## Stored entries
==*==

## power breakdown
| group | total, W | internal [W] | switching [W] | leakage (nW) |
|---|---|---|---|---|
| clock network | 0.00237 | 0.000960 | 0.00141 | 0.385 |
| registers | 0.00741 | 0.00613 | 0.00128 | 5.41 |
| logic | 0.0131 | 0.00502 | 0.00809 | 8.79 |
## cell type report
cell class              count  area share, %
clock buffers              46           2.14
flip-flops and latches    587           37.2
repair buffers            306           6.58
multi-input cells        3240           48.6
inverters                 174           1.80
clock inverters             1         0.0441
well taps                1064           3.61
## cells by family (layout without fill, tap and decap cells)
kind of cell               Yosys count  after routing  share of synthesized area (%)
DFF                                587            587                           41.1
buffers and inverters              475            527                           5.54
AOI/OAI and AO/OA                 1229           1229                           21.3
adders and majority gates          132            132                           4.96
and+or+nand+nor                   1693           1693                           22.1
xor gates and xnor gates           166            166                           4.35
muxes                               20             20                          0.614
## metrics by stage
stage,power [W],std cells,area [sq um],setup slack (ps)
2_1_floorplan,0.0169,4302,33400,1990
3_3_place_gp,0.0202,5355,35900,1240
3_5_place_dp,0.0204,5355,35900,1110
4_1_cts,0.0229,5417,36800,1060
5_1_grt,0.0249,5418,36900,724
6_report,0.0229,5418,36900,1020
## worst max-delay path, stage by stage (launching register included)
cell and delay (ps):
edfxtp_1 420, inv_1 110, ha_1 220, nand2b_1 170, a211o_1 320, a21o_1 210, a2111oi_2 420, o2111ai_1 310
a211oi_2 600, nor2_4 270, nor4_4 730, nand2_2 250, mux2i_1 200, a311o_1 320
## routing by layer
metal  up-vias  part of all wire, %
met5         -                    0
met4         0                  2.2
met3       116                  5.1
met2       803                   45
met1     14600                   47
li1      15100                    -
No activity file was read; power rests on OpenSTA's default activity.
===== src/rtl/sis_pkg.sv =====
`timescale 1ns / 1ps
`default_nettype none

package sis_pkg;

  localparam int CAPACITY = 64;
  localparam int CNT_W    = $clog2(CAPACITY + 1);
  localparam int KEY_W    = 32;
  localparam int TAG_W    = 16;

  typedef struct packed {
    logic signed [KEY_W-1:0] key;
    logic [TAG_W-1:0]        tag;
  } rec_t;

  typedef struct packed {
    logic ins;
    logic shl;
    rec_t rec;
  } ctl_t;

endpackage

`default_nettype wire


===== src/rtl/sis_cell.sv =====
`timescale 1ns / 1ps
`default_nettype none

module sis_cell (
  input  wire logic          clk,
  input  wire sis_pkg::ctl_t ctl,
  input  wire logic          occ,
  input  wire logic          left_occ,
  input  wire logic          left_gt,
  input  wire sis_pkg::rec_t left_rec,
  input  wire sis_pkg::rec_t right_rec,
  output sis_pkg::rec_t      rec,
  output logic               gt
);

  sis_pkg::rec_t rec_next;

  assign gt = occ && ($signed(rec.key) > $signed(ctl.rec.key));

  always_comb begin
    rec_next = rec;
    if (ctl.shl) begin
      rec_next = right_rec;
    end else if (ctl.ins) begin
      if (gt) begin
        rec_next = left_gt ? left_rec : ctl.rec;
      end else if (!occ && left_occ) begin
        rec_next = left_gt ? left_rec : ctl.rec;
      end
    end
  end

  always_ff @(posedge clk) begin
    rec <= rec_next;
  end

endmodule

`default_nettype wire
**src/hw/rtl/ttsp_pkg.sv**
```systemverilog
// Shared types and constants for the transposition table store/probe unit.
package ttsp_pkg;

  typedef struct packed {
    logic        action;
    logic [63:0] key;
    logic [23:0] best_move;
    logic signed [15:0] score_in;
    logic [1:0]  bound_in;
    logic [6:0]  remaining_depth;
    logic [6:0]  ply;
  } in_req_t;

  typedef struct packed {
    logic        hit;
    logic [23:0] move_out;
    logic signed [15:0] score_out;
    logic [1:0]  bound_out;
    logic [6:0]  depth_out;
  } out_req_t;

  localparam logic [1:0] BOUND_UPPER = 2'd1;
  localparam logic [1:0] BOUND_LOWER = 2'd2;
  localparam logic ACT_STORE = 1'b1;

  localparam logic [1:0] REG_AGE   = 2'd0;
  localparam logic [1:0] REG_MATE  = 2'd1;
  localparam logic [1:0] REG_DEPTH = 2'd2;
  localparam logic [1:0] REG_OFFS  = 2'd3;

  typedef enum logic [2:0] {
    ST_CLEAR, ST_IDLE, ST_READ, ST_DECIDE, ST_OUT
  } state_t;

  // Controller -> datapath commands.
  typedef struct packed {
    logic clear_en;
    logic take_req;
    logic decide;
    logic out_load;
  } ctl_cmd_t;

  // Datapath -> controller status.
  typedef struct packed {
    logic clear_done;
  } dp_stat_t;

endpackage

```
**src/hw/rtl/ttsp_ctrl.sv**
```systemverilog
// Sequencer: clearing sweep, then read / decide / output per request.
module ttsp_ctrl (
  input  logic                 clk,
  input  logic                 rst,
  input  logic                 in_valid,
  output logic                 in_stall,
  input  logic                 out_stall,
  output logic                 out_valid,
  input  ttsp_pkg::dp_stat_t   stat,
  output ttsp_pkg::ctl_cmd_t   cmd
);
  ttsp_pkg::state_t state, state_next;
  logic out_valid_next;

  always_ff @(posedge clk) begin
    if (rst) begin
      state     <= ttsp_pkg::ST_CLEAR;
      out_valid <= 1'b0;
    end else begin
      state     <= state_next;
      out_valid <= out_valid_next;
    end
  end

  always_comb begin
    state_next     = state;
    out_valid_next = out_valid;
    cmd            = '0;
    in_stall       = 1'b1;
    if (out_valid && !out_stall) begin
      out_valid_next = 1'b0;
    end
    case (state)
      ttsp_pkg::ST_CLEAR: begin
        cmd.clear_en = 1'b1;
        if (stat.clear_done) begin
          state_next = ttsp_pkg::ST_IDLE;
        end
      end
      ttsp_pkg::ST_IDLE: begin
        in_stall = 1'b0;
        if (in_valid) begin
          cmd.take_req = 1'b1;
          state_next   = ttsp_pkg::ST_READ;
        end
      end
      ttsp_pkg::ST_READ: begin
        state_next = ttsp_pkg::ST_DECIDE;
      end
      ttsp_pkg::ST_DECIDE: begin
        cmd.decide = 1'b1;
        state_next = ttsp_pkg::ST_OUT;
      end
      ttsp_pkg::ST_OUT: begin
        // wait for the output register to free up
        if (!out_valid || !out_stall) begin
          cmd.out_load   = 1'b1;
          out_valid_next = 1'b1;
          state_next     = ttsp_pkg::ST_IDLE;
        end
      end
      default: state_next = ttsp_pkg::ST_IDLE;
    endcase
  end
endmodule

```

==*==

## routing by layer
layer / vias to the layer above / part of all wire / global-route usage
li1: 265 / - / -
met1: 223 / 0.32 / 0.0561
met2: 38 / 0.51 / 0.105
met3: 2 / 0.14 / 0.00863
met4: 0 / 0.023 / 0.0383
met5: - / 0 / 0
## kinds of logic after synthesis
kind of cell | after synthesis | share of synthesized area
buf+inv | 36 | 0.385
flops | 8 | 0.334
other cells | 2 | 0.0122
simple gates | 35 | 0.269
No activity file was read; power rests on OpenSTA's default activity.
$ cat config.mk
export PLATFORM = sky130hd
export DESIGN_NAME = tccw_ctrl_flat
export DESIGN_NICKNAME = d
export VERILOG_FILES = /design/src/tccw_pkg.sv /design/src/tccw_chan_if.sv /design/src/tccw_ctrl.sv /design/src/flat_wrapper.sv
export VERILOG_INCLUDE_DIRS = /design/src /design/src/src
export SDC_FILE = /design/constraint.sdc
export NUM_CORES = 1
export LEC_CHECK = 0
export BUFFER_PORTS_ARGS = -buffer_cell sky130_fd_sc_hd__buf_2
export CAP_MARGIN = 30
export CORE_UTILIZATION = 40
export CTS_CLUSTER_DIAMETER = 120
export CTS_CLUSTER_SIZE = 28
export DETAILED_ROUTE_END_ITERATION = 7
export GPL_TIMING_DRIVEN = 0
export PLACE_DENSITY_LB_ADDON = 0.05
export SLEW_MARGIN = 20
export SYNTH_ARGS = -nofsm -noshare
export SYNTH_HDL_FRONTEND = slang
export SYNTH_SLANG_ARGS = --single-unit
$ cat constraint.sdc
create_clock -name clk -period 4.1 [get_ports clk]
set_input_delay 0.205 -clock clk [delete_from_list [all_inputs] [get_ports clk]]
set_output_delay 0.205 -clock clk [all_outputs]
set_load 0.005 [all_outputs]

==*==

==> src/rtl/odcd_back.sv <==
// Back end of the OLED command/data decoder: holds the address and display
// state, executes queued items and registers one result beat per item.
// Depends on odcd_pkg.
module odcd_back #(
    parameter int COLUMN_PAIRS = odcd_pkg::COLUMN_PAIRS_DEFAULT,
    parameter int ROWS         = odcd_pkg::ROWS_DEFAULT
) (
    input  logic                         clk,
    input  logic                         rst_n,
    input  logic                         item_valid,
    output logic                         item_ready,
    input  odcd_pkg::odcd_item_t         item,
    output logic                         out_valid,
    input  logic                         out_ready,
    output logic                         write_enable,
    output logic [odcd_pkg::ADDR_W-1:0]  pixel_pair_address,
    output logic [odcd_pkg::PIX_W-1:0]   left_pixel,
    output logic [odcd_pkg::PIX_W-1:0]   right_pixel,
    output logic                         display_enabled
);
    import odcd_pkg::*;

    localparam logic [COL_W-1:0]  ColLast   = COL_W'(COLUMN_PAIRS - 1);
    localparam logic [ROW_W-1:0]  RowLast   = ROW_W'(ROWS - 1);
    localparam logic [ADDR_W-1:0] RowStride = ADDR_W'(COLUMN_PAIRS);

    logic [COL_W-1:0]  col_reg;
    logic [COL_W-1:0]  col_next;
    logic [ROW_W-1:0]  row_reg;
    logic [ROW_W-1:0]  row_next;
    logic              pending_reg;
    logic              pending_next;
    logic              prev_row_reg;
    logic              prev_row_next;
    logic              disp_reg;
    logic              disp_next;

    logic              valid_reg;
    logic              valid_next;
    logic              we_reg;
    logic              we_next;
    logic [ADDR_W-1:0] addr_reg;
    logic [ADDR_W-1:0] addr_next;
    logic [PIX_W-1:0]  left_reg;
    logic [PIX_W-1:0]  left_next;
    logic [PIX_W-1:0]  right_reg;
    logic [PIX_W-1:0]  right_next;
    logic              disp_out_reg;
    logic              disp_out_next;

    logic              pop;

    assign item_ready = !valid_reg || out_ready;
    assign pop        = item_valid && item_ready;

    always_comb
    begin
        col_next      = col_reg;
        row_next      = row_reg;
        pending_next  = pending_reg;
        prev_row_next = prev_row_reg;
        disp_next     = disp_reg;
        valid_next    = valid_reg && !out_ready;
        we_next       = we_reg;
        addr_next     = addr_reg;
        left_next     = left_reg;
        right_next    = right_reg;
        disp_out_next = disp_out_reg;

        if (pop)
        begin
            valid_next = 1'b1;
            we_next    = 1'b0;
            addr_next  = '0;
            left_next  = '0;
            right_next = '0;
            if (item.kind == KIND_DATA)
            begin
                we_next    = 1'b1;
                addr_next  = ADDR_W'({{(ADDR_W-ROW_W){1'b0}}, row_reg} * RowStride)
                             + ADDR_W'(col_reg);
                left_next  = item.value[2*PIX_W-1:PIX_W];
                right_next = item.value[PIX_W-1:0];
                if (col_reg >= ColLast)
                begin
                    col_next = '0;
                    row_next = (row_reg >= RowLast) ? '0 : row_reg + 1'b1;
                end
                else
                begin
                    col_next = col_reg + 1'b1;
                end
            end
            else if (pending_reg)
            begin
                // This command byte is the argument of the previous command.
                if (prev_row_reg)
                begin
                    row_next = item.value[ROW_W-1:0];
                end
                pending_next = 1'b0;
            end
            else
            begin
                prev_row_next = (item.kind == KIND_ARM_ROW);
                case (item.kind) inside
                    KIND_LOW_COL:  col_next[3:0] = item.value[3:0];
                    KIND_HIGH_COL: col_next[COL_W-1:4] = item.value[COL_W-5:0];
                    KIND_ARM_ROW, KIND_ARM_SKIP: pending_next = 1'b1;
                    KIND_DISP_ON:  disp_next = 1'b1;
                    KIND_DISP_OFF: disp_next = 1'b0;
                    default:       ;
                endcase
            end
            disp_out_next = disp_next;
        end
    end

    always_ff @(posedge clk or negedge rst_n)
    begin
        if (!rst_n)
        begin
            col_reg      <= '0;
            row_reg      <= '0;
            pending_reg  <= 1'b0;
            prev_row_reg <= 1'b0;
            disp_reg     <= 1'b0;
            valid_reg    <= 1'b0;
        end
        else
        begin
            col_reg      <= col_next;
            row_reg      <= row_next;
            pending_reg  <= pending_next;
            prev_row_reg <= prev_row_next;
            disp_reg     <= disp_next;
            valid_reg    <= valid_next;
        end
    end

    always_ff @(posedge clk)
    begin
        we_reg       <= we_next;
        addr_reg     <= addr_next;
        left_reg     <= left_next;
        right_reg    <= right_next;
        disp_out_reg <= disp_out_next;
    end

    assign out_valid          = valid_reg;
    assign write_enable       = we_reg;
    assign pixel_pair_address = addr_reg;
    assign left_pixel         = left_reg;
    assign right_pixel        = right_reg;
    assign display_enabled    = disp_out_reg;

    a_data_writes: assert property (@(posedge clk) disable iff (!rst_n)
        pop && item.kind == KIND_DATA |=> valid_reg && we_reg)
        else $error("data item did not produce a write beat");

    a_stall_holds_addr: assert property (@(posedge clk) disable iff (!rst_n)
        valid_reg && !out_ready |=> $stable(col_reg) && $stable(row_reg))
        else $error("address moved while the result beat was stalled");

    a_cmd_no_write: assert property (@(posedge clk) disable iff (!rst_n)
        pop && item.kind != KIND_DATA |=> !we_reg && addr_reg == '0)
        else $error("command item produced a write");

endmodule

==*==

The required output is the stretch of entries above from the line containing "## power breakdown" through the line containing "## cells by", reproduced exactly.

## power breakdown
| group | total, W | internal [W] | switching [W] | leakage (nW) |
|---|---|---|---|---|
| clock network | 0.00237 | 0.000960 | 0.00141 | 0.385 |
| registers | 0.00741 | 0.00613 | 0.00128 | 5.41 |
| logic | 0.0131 | 0.00502 | 0.00809 | 8.79 |
## cell type report
cell class              count  area share, %
clock buffers              46           2.14
flip-flops and latches    587           37.2
repair buffers            306           6.58
multi-input cells        3240           48.6
inverters                 174           1.80
clock inverters             1         0.0441
well taps                1064           3.61
## cells by family (layout without fill, tap and decap cells)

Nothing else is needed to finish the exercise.